(Stored data entries)
::::
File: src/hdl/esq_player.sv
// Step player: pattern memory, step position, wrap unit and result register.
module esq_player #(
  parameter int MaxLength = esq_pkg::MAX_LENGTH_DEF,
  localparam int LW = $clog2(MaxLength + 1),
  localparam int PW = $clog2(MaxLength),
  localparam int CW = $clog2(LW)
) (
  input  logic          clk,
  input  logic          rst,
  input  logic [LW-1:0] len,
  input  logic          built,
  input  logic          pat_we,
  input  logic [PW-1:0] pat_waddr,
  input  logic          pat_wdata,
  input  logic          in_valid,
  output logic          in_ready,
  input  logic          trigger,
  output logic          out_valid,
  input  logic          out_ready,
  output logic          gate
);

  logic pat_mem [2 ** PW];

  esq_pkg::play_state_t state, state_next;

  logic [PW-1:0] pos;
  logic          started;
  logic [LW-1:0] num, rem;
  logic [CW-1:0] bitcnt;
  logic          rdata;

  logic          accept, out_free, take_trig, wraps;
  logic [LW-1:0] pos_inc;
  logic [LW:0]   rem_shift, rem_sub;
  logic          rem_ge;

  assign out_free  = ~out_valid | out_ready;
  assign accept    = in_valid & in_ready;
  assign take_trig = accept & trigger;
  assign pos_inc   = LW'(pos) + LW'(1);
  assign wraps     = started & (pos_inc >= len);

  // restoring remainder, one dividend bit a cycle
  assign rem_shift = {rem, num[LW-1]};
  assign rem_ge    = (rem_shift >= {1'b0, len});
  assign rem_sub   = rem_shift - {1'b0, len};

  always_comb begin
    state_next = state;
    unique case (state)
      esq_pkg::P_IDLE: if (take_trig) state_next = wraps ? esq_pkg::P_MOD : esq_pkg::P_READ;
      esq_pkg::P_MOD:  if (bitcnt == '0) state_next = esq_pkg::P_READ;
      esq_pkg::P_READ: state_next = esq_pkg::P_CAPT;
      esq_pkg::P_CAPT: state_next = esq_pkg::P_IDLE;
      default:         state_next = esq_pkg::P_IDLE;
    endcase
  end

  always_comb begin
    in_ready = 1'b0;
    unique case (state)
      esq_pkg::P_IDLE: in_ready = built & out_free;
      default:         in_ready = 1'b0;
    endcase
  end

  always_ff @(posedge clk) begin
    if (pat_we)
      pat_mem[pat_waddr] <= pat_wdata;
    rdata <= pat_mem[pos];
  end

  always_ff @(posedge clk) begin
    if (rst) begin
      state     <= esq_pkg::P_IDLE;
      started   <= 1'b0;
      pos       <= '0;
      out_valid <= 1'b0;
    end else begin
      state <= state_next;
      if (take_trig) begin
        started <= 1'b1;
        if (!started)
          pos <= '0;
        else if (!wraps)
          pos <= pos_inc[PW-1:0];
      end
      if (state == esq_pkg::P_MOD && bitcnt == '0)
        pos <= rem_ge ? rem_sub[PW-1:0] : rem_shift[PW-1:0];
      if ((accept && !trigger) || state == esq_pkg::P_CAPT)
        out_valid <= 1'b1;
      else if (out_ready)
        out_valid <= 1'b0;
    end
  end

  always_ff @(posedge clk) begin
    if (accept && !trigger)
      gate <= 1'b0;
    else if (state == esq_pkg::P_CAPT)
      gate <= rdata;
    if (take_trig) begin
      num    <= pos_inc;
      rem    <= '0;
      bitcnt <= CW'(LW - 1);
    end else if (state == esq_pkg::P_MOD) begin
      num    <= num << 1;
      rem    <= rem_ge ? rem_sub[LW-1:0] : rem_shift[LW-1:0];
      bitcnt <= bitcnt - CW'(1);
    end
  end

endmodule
::::
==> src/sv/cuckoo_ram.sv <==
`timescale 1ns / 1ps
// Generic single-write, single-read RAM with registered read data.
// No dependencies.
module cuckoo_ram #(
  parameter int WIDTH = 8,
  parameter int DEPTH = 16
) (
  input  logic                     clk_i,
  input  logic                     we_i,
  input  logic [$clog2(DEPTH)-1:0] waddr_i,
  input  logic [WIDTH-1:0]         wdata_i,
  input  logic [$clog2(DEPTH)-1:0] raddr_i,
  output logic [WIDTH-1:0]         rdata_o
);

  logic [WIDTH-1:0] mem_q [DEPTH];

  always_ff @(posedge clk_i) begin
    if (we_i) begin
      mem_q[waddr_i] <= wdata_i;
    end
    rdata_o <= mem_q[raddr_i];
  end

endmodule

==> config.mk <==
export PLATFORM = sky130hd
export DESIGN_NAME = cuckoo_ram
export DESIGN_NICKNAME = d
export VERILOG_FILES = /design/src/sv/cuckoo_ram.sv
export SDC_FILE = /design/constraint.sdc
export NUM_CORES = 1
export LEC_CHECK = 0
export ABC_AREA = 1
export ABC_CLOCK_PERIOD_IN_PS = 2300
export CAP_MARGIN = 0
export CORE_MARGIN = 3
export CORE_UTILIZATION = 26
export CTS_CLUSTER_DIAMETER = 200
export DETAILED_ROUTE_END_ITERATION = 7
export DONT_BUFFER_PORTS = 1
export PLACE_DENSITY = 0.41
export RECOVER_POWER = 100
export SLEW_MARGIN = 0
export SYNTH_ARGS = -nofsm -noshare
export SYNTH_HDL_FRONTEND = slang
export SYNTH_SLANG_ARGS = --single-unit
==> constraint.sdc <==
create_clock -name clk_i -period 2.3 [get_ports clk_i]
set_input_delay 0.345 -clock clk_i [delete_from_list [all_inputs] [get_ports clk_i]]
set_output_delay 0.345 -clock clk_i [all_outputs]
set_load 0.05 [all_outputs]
::::
**TASK REQUIREMENTS:**
Which lines above hold the string "built"? Copy every one of them.

**RESULT FOR THIS EXERCISE:**
  input  logic          built,
      esq_pkg::P_IDLE: in_ready = built & out_free;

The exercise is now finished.